# USTAR compressor sputtering, dying



## Ry Finerty (Mar 21, 2020)

Hi all, I bought a USTAR 601G 1.5 years ago, and I've been pleased with it so far. I had to put it into storage for a while, as I was moving, and I've just unpacked it today (I need a painting project to preserve my sanity these days). I had to ship it from where I was, so I disconnected the line from the compressor to the air tank. I reattached everything and switched it on, but the motor barely starts. It makes a bit of noise but stops after 5-10 seconds (see link).
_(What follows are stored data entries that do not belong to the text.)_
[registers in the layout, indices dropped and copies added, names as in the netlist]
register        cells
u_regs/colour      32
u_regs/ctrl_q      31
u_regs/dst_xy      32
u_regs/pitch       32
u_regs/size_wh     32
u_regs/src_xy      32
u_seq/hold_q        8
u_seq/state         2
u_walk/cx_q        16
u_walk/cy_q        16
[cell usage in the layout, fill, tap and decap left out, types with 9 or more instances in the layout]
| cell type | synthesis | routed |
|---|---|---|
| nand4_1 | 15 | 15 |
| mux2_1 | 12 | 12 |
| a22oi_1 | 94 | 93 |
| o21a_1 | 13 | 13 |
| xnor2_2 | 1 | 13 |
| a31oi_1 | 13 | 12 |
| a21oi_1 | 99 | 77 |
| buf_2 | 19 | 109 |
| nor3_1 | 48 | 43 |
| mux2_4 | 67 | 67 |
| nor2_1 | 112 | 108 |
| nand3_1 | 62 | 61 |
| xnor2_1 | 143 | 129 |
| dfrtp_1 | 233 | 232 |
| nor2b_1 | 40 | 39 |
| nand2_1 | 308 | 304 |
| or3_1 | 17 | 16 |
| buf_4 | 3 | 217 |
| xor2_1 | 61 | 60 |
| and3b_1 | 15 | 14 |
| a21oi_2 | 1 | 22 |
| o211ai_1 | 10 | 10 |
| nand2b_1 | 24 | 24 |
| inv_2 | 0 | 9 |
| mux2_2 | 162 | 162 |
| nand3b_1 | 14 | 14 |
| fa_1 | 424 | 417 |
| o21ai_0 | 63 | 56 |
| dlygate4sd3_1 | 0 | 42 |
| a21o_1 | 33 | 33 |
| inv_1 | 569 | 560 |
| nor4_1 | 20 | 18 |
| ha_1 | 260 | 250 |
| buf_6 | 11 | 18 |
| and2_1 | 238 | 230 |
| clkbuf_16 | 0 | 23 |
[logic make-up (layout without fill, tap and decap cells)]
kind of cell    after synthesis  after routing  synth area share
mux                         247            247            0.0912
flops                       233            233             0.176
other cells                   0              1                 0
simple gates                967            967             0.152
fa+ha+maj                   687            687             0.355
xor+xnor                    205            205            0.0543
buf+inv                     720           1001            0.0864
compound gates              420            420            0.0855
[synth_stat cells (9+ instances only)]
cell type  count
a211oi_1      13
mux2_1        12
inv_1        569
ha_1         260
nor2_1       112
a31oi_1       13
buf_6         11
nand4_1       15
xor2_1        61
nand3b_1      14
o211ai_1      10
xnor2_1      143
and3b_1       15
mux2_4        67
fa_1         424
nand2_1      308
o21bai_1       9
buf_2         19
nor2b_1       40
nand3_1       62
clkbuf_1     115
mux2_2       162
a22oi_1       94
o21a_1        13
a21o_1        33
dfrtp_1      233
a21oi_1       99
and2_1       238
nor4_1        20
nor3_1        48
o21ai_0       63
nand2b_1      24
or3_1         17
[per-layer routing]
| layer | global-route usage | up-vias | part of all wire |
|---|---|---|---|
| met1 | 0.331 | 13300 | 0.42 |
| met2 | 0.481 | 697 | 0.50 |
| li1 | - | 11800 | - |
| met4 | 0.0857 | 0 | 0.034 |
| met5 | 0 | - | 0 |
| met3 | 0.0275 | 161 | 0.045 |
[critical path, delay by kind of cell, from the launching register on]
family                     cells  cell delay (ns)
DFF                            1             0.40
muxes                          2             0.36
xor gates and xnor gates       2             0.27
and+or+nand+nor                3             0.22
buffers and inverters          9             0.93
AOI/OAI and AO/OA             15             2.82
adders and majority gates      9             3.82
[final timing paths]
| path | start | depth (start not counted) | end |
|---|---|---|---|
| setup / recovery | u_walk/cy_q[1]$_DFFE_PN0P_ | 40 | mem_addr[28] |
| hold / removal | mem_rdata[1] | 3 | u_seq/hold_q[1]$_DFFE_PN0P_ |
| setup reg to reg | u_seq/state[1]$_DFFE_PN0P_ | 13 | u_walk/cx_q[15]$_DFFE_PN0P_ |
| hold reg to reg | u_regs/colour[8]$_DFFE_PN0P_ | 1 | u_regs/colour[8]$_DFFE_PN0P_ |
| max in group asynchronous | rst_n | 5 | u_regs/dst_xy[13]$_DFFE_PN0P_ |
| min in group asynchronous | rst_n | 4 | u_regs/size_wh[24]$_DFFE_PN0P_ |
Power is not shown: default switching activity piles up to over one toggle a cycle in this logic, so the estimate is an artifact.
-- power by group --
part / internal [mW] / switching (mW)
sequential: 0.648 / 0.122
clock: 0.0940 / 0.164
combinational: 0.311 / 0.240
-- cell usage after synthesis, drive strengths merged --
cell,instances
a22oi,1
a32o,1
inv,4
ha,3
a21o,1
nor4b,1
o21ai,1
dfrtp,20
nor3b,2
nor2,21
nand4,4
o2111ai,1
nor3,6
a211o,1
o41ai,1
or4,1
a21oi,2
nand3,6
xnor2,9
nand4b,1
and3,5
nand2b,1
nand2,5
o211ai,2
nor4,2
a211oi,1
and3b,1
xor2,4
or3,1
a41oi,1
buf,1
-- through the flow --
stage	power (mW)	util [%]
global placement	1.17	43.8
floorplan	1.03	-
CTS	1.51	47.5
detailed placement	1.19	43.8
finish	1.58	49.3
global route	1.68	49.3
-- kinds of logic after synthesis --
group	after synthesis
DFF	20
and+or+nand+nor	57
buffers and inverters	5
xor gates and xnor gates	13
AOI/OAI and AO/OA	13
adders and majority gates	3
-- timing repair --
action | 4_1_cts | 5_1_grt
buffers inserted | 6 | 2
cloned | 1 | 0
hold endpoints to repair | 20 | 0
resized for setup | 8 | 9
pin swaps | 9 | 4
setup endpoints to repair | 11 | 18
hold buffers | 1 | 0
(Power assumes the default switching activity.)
==> src/rtl/ctl_i2c_regfile.sv <==
module ctl_i2c_regfile #(
  parameter int NREG  = 8,
  parameter int IDX_W = 7,
  parameter int DW    = 8
) (
  input  logic             clk,
  input  logic             rst,
  input  logic             wr_en,
  input  logic [IDX_W-1:0] wr_idx,
  input  logic [DW-1:0]    wr_data,
  input  logic [IDX_W-1:0] rd_idx,
  output logic [DW-1:0]    rd_data,
  output logic [NREG*DW-1:0] reg_bus
);

  localparam int LAW = (NREG > 1) ? $clog2(NREG) : 1;

  logic [DW-1:0] mem [NREG];

  always_ff @(posedge clk) begin
    if (rst) begin
      for (int k = 0; k < NREG; k++) mem[k] <= '0;
    end else if (wr_en && (int'(wr_idx) < NREG)) begin
      mem[wr_idx[LAW-1:0]] <= wr_data;
    end
  end

  // Unimplemented indices read as zero
  always_comb begin
    if (int'(rd_idx) < NREG) rd_data = mem[rd_idx[LAW-1:0]];
    else                     rd_data = '0;
  end

  genvar g;
  generate
    for (g = 0; g < NREG; g++) begin : g_bus
      assign reg_bus[g*DW +: DW] = mem[g];
    end
  endgenerate

endmodule

==> src/rtl/ctl_i2c_engine.sv <==
module ctl_i2c_engine
  import ctl_i2c_pkg::*;
(
  input  logic              clk,
  input  logic              rst,
  input  logic              scl_s,
  input  logic              sda_s,
  input  logic              a1_s,
  input  logic              a0_s,
  input  logic              start_p,
  input  logic              stop_p,
  input  logic              halt,
  output logic              sda_oe,
  output logic              wr_en,
  output logic [IDX_W-1:0]  wr_idx,
  output logic [BYTE_W-1:0] wr_data,
  output logic [IDX_W-1:0]  rd_idx,
  input  logic [BYTE_W-1:0] rd_data
);

  localparam int CNT_W = $clog2(BYTE_W + 1);
  localparam logic [CNT_W-1:0] LAST_BIT = CNT_W'(BYTE_W - 1);
  localparam logic [CNT_W-1:0] FULL     = CNT_W'(BYTE_W);

  tgt_state_e        st;
  logic [CNT_W-1:0]  cnt;
  logic [BYTE_W-1:0] rx_sh;
  logic [BYTE_W-1:0] tx_sh;
  logic [IDX_W-1:0]  idx;
  logic              step;
  logic              is_read;
  logic              host_ack;
  logic              scl_d;
  logic              scl_rise, scl_fall;

  assign scl_rise = scl_s & ~scl_d;
  assign scl_fall = ~scl_s & scl_d;

  // Next byte to shift out: after a host ACK with stepping on, look ahead
  always_comb begin
    if (st == ST_RACK && step) rd_idx = idx + IDX_W'(1);
    else                       rd_idx = idx;
  end

  always_ff @(posedge clk) begin
    if (rst) begin
      st       <= ST_IDLE;
      cnt      <= '0;
      rx_sh    <= '0;
      tx_sh    <= '0;
      idx      <= '0;
      step     <= 1'b0;
      is_read  <= 1'b0;
      host_ack <= 1'b0;
      scl_d    <= 1'b1;
      sda_oe   <= 1'b0;
      wr_en    <= 1'b0;
      wr_idx   <= '0;
      wr_data  <= '0;
    end else begin
      scl_d <= scl_s;
      wr_en <= 1'b0;
      if (halt) begin
        st     <= ST_IDLE;
        sda_oe <= 1'b0;
      end else if (start_p) begin
        st     <= ST_ADDR;
        cnt    <= '0;
        sda_oe <= 1'b0;
      end else if (stop_p) begin
        st     <= ST_IDLE;
        sda_oe <= 1'b0;
      end else begin
        unique case (st)
          ST_ADDR, ST_PTR, ST_WDATA: begin
            if (scl_rise && cnt != FULL) begin
              rx_sh <= {rx_sh[BYTE_W-2:0], sda_s};
              cnt   <= cnt + CNT_W'(1);
            end else if (scl_fall && cnt == FULL) begin
              cnt <= '0;
              if (st == ST_ADDR) begin
                if (rx_sh[7:1] == {ADDR_FIXED, a1_s, a0_s}) begin
                  is_read <= rx_sh[0];
                  sda_oe  <= 1'b1;
                  st      <= ST_ADDR_ACK;
                end else begin
                  st <= ST_IDLE;
                end
              end else if (st == ST_PTR) begin
                step   <= rx_sh[7];
                idx    <= rx_sh[IDX_W-1:0];
                sda_oe <= 1'b1;
                st     <= ST_PTR_ACK;
              end else begin
                wr_en   <= 1'b1;
                wr_idx  <= idx;
                wr_data <= rx_sh;
                if (step) idx <= idx + IDX_W'(1);
                sda_oe  <= 1'b1;
                st      <= ST_WDATA_ACK;
              end
            end
          end
          ST_ADDR_ACK: begin
            if (scl_fall) begin
              if (is_read) begin
                tx_sh  <= rd_data;
                sda_oe <= ~rd_data[BYTE_W-1];
                cnt    <= '0;
                st     <= ST_RDATA;
              end else begin
                sda_oe <= 1'b0;
                st     <= ST_PTR;
              end
            end
          end
          ST_PTR_ACK, ST_WDATA_ACK: begin
            if (scl_fall) begin
              sda_oe <= 1'b0;
              st     <= ST_WDATA;
            end
          end
          ST_RDATA: begin
            if (scl_fall) begin
              if (cnt == LAST_BIT) begin
                sda_oe <= 1'b0;
                cnt    <= '0;
                st     <= ST_RACK;
              end else begin
                sda_oe <= ~tx_sh[BYTE_W-2];
                tx_sh  <= {tx_sh[BYTE_W-2:0], 1'b0};
                cnt    <= cnt + CNT_W'(1);
              end
            end
          end
          ST_RACK: begin
            if (scl_rise) begin
              host_ack <= ~sda_s;
            end else if (scl_fall) begin
              if (host_ack) begin
                idx    <= rd_idx;
                tx_sh  <= rd_data;
                sda_oe <= ~rd_data[BYTE_W-1];
                cnt    <= '0;
                st     <= ST_RDATA;
              end else begin
                st <= ST_IDLE;
              end
            end
          end
          default: ;
        endcase
      end
    end
  end

endmodule
File: src/rtl/wsreg_addr.sv
module wsreg_addr
  import wsreg_pkg::*;
(
  input  step_e                step,
  input  word_t                wp_q,
  input  logic [IDX_W-1:0]     idx_q,
  input  word_t                ptr_q,
  input  osize_e               size_q,
  output word_t                addr,
  output word_t                wdata,
  output logic                 we
);
  word_t slot;
  word_t opa;

  assign slot = reg_slot(wp_q, idx_q);
  assign opa  = align_word(ptr_q);

  always_comb begin
    addr  = '0;
    wdata = '0;
    we    = 1'b0;
    case (step)
      ST_REG_RD:  addr = slot;
      ST_REG_RD2: addr = slot + word_t'(2);
      ST_REG_WB: begin
        addr  = slot;
        we    = 1'b1;
        wdata = ptr_q + ptr_step(size_q);
      end
      ST_OP_RD:   addr = opa;
      ST_OP_RD2:  addr = opa + word_t'(2);
      default:    addr = '0;
    endcase
  end
endmodule

File: src/rtl/wsreg_seq.sv
module wsreg_seq
  import wsreg_pkg::*;
(
  input  logic             clk,
  input  logic             rst_n,
  input  logic             start,
  input  logic [1:0]       mode,
  input  logic [1:0]       size,
  input  logic [IDX_W-1:0] reg_idx,
  input  word_t            wp,
  input  logic             mem_ready,
  input  word_t            mem_rdata,
  output step_e            step,
  output word_t            wp_q,
  output logic [IDX_W-1:0] idx_q,
  output osize_e           size_q,
  output word_t            ptr_q,
  output cap_e             cap,
  output logic             lane_odd,
  output logic             mem_req,
  output logic             busy,
  output logic             done
);
  amode_e mode_q;
  step_e  nxt;
  logic   xfer;
  logic   accept;
  logic   wb_seen;

  assign mem_req = (step == ST_REG_RD) || (step == ST_REG_RD2) || (step == ST_REG_WB) ||
                   (step == ST_OP_RD)  || (step == ST_OP_RD2);
  assign xfer    = mem_req && mem_ready;
  assign accept  = start && (step == ST_IDLE);
  assign busy    = (step != ST_IDLE);
  assign done    = (step == ST_DONE);
  assign lane_odd = (mode_q == AM_DIRECT) ? 1'b0 : ptr_q[0];

  always_comb begin
    nxt = step;
    case (step)
      ST_IDLE:    if (start) nxt = ST_REG_RD;
      ST_REG_RD:
        if (xfer) begin
          if (mode_q == AM_DIRECT)       nxt = (size_q == SZ_DWORD) ? ST_REG_RD2 : ST_DONE;
          else if (mode_q == AM_AUTOINC) nxt = ST_REG_WB;
          else                           nxt = ST_OP_RD;
        end
      ST_REG_RD2: if (xfer) nxt = ST_DONE;
      ST_REG_WB:  if (xfer) nxt = ST_OP_RD;
      ST_OP_RD:   if (xfer) nxt = (size_q == SZ_DWORD) ? ST_OP_RD2 : ST_DONE;
      ST_OP_RD2:  if (xfer) nxt = ST_DONE;
      default:    nxt = ST_IDLE;
    endcase
  end

  always_comb begin
    cap = CAP_NONE;
    if (xfer) begin
      case (step)
        ST_REG_RD:
          if (mode_q == AM_DIRECT) cap = (size_q == SZ_DWORD) ? CAP_HI : CAP_SINGLE;
        ST_OP_RD:  cap = (size_q == SZ_DWORD) ? CAP_HI : CAP_SINGLE;
        ST_REG_RD2, ST_OP_RD2: cap = CAP_LO;
        default:   cap = CAP_NONE;
      endcase
    end
  end

  always_ff @(posedge clk) begin
    if (!rst_n) begin
      step    <= ST_IDLE;
      mode_q  <= AM_DIRECT;
      size_q  <= SZ_WORD;
      wp_q    <= '0;
      idx_q   <= '0;
      ptr_q   <= '0;
      wb_seen <= 1'b0;
    end else begin
      step <= nxt;
      if (accept) begin
        mode_q  <= (amode_e'(mode) == AM_RSVD) ? AM_INDIRECT : amode_e'(mode);
        size_q  <= (osize_e'(size) == SZ_RSVD) ? SZ_WORD : osize_e'(size);
        wp_q    <= wp;
        idx_q   <= reg_idx;
        wb_seen <= 1'b0;
      end
      if (xfer && step == ST_REG_RD && mode_q != AM_DIRECT) ptr_q <= mem_rdata;
      if (xfer && step == ST_REG_WB) wb_seen <= 1'b1;
    end
  end

  AST_WB_BEFORE_OPREAD: assert property (@(posedge clk) disable iff (!rst_n)
    (step == ST_OP_RD && mode_q == AM_AUTOINC) |-> wb_seen);
  AST_WB_ONLY_AUTOINC: assert property (@(posedge clk) disable iff (!rst_n)
    (step == ST_REG_WB) |-> (mode_q == AM_AUTOINC));
  AST_NO_OPREAD_DIRECT: assert property (@(posedge clk) disable iff (!rst_n)
    (step == ST_OP_RD) |-> (mode_q != AM_DIRECT));
endmodule

File: src/rtl/wsreg_capture.sv
module wsreg_capture
  import wsreg_pkg::*;
(
  input  logic              clk,
  input  logic              rst_n,
  input  cap_e              cap,
  input  word_t             rdata,
  input  osize_e            size_q,
  input  logic              lane_odd,
  output logic [OPND_W-1:0] operand
);
  always_ff @(posedge clk) begin
    if (!rst_n) begin
      operand <= '0;
    end else begin
      case (cap)
        CAP_SINGLE:
          if (size_q == SZ_BYTE) operand <= OPND_W'(lane_pick(rdata, lane_odd));
          else                   operand <= OPND_W'(rdata);
        CAP_HI:  operand <= {rdata, {WORD_W{1'b0}}};
        CAP_LO:  operand[WORD_W-1:0] <= rdata;
        default: operand <= operand;
      endcase
    end
  end
endmodule

File: src/rtl/wsreg_fetch.sv
module wsreg_fetch
  import wsreg_pkg::*;
(
  input  logic              clk,
  input  logic              rst_n,
  input  logic              start,
  input  logic [1:0]        mode,
  input  logic [1:0]        size,
  input  logic [IDX_W-1:0]  reg_idx,
  input  logic [WORD_W-1:0] wp,
  output logic              busy,
  output logic              done,
  output logic [OPND_W-1:0] operand,
  output logic              mem_req,
  output logic              mem_we,
  output logic [WORD_W-1:0] mem_addr,
  output logic [WORD_W-1:0] mem_wdata,
  input  logic [WORD_W-1:0] mem_rdata,
  input  logic              mem_ready
);
  step_e            step;
  word_t            wp_q;
  logic [IDX_W-1:0] idx_q;
  osize_e           size_q;
  word_t            ptr_q;
  cap_e             cap;
  logic             lane_odd;
  logic             we_step;

  wsreg_seq u_seq (
    .clk(clk), .rst_n(rst_n), .start(start), .mode(mode), .size(size),
    .reg_idx(reg_idx), .wp(wp), .mem_ready(mem_ready), .mem_rdata(mem_rdata),
    .step(step), .wp_q(wp_q), .idx_q(idx_q), .size_q(size_q), .ptr_q(ptr_q),
    .cap(cap), .lane_odd(lane_odd), .mem_req(mem_req), .busy(busy), .done(done)
  );

  wsreg_addr u_addr (
    .step(step), .wp_q(wp_q), .idx_q(idx_q), .ptr_q(ptr_q), .size_q(size_q),
    .addr(mem_addr), .wdata(mem_wdata), .we(we_step)
  );

  assign mem_we = mem_req && we_step;

  wsreg_capture u_cap (
    .clk(clk), .rst_n(rst_n), .cap(cap), .rdata(mem_rdata), .size_q(size_q),
    .lane_odd(lane_odd), .operand(operand)
  );

  AST_REQ_HOLD: assert property (@(posedge clk) disable iff (!rst_n)
    (mem_req && !mem_ready) |=> (mem_req && $stable(mem_addr) && $stable(mem_we) && $stable(mem_wdata)));
  AST_DONE_PULSE: assert property (@(posedge clk) disable iff (!rst_n)
    done |=> !done);
  AST_DONE_BUS_QUIET: assert property (@(posedge clk) disable iff (!rst_n)
    done |-> !mem_req);
  AST_OPERAND_HOLD: assert property (@(posedge clk) disable iff (!rst_n)
    !busy |=> $stable(operand));
  AST_ADDR_EVEN: assert property (@(posedge clk) disable iff (!rst_n)
    mem_req |-> !mem_addr[0]);
endmodule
Can anyone help diagnose this problem? Thank you!!!

-Ry

Video:


----------



## stevon (Mar 5, 2019)

Sounds like a start capacitor problem or a start switch problem. How much current is it drawing?


----------



## stevon (Mar 5, 2019)

Ry,
a run capacitor can also be a problem.


----------



## iowagold (Jan 22, 2020)

well here is a link for the specs
- U-STAR Model Tools Co. Ltd.
most of these are points.. no start cap.
open the water drain and see if you get air.. and see if it runs at full speed.
these are low pressure 60 psi max...
maybe an issue with the pressure switch?
it looked like it may to have been at full pressure on the dial.
and was hitting the limit pressure switch.


----------